HDP Eş Genel Başkanı Mithat Sancar Mardin’de sivil toplum örgütü temsilcilerinin de katıldığı halk toplantısında konuştu.
Türkiye’de Kürt sorununu şiddet ve güvenlik politikalarıyla çözmeye çalışanların kendisi çözülmeye başlayacağını vurgulayan Sancar, “Daha geçen gün Cumhurbaşkanı Erdoğan ‘Kürt sorunu yoktur’ dedi. ‘Ben Kürt sorununu tanıyorum’ diyen başbakanlar da gördük. Ama sonra hepsi tam tersi bir yola girdiler. O yolda da kaçınılmaz olarak çöktüler. Onlarla birlikte onların taşıyıcı partileri de yok oldu.
Şimdi onlardan geriye üç beş tane isim bile hatırlamıyoruz. Bu ülkede, bir iktidar Kürt sorununu şiddet ve güvenlik politikalarıyla çözmeye niyetlenirse, her şeyden önce kendisi çözülmeye başlar. Bu iktidarın politikaları yeni değil. 40 yıldır bildiğimiz yöntemleri, her seferinde yeni diyerek önümüze sundular” ifadelerini kullandı.
Mardin’de 1980 ve 1990’lı yıllarda büyük bir zulüm yaşandığını anımsatan HDP’li Sancar, “Kürt halkı dimdik ayakta, halk onurunu ve özgürlüğünü savunmaktan bir an bile geri durmadı. Bu kadar haksızlık ve adaletsizlik, bu yöntemleri uygulayanları tarihin çöplüğüne gönderdi. Ama Kürt halkı tarihin aydınlık ufuklarına doğru yürüyüşünü kararlılıkla sürdürüyor. Sizden önce aynı yolda yürüyen yoldaşların bir başarısıdır. Bu değerli mücadelede, bugün de bedeller ödeniyor.

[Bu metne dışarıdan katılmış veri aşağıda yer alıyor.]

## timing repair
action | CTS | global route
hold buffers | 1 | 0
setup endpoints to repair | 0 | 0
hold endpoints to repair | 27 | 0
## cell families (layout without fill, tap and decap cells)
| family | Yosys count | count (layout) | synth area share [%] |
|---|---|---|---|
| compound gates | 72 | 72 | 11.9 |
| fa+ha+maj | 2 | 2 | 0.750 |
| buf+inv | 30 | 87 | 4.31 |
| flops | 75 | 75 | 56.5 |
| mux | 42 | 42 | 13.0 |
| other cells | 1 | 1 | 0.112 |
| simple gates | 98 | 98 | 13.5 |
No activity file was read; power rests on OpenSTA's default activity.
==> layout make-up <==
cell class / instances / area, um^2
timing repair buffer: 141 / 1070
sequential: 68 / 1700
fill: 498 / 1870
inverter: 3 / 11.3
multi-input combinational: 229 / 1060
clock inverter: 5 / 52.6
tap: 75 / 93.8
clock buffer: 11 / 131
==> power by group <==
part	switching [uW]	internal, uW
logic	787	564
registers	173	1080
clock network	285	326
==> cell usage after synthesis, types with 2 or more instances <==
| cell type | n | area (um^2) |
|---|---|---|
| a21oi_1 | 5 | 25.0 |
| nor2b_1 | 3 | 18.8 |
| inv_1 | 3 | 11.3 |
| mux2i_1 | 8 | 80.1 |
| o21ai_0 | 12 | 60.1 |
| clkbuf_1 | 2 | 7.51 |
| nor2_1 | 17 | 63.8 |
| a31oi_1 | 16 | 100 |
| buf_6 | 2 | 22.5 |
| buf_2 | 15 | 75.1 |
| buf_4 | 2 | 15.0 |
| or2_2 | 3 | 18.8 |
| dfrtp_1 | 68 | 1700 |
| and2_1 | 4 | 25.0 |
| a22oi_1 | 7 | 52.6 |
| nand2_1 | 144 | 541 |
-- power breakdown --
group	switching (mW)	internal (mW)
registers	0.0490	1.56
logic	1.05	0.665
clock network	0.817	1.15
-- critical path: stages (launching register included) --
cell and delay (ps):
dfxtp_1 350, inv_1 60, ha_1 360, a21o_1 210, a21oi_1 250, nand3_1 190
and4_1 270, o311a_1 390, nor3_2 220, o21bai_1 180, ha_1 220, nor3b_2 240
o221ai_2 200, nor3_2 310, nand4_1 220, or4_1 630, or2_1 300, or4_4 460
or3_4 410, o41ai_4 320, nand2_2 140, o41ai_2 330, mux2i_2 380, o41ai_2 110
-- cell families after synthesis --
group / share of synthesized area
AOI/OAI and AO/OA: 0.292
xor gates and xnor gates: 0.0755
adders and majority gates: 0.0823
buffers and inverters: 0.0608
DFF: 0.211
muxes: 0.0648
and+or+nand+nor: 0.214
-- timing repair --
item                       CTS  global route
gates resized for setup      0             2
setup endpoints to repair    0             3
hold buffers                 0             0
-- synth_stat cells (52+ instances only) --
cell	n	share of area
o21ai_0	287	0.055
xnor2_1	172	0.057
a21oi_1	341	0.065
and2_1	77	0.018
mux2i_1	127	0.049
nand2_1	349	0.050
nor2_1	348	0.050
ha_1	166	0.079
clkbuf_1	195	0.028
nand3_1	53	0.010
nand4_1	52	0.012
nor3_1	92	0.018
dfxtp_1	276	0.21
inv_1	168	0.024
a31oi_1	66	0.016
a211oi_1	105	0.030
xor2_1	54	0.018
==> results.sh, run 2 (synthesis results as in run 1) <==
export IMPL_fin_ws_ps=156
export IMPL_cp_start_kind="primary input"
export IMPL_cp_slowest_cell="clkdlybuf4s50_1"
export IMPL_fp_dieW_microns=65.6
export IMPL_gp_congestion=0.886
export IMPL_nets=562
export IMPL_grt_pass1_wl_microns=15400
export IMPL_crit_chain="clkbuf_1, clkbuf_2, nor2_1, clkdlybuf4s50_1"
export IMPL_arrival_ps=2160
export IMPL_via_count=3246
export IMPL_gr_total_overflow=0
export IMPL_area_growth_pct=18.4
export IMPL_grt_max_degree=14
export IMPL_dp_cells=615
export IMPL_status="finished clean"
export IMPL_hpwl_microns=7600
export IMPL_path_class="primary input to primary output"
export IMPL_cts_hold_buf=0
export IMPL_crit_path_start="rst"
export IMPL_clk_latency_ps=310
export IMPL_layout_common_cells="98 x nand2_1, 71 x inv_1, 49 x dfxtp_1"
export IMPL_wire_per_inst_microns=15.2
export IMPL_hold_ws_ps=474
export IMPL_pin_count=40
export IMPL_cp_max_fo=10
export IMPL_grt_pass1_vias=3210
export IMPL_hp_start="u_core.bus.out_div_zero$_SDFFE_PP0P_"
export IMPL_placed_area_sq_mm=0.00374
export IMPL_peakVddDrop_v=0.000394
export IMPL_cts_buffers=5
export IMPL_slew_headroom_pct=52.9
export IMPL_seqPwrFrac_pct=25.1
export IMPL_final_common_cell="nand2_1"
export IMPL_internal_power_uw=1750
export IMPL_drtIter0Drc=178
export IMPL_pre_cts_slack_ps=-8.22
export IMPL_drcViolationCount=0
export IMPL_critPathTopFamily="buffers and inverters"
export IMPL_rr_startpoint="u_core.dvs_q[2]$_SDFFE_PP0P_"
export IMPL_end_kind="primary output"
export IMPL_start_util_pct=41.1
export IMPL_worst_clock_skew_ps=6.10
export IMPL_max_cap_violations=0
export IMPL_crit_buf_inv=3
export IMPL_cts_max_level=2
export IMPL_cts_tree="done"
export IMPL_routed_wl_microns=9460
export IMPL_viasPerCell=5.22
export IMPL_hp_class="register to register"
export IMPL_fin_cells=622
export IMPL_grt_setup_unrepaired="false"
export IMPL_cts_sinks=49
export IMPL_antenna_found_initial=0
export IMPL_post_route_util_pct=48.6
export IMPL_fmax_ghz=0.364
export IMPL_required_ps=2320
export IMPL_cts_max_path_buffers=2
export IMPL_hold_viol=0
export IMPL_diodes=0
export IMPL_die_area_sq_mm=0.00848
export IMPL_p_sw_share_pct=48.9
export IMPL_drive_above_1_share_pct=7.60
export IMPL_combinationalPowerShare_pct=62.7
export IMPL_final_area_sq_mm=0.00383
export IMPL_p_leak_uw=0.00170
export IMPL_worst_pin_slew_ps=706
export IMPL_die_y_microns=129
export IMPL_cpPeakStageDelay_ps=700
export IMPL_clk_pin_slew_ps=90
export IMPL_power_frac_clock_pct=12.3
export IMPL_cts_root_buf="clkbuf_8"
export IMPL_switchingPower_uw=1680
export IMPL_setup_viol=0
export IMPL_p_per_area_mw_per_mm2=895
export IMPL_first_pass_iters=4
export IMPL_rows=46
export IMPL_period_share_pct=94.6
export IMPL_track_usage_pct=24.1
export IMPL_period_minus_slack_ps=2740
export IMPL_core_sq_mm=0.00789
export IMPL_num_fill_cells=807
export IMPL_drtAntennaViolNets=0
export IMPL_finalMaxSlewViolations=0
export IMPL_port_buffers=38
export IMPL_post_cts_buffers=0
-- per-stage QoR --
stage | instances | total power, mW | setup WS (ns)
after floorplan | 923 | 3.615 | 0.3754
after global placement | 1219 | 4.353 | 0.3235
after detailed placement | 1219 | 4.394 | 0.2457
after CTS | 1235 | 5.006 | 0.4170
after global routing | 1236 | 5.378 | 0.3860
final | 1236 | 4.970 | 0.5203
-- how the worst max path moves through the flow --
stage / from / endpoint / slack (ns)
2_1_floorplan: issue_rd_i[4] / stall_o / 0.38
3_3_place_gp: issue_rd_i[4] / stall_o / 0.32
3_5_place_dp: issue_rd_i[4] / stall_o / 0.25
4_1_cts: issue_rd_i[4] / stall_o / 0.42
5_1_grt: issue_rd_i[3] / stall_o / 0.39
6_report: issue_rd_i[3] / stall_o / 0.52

Her gün yeni operasyonlara uyanıyoruz. Ama yine de vazgeçmiyoruz. Bizimki bir haysiyet mücadelesidir. Var olmak ancak bu zulme direnmekle anlam kazanır. O yüzden baskıların bizi yıldırması mümkün değil. Belki canımızı yakar ama biz acılarımızı umuda dönüştürmeyi çok iyi biliyoruz. O nedenle iktidara tekrar hatırlatıyoruz ki yaptığınız şey ancak sizi bitirir. Kürt halkına ya da Kürt halkının partisi olan HDP’ye saldırarak, herhangi bir kazanım elde edemezsiniz. Kürt halkı vazgeçmez, HDP vazgeçmez." Diye konuştu.
Sancar, Türkiye’de “Kürtlerin desteğini almayan bir partinin iktidarda olma olanağı yoktur. Kürtleri hesaba katmayan hiçbir yönetim olamaz” şeklinde konuştu.
Sancar sözlerini şöyle sürdürdü:
“Baskıcı ve adaletsiz bir iktidar, reform dediği anda orada duracaksınız. Bunlar reform diyorsa, baskılar daha da artacaktır. Bu ülkede eğer demokrasi ve özgürlük istiyorsak, inanın bana bunun tek bir güvencesi var. O da daha fazla örgütlenip güçlenmemizdir. Demokrasi ve özgürlüğün de en büyük güvencesi daha da büyümüş bir HDP’dir.
HDP’nin olmadığı, HDP’nin hesaba katılmadığı herhangi bir programın bu ülkede demokrasi getirme ihtimali yok. Onun için yapmamız gereken tek şey, daha sıkı mücadele, daha güçlü örgütlenme ve daha büyük bir bağ. Güçlü HDP, bu ülkede ki demokratik çözümün vazgeçilmez anahtarıdır.
Bunca yıllık mücadeleden ve bedel ödedikten sonra, şimdi yapmamız gereken şey, bu ülkeyi yönetecek kadar güçlü bir HDP yaratmak. HDP’yi bu ülkenin yönetimine taşıyacak büyüklüğe eriştirmek. Biz bunu bütün halklara demokrasi için istiyoruz. Bunu başaracağımızdan da kimsenin şüphesi olmasın. Bu baskıların tükeniş çırpınışları olduğunu da iyi bilelim. İktidar saldırdıkça daha da tükeniyor.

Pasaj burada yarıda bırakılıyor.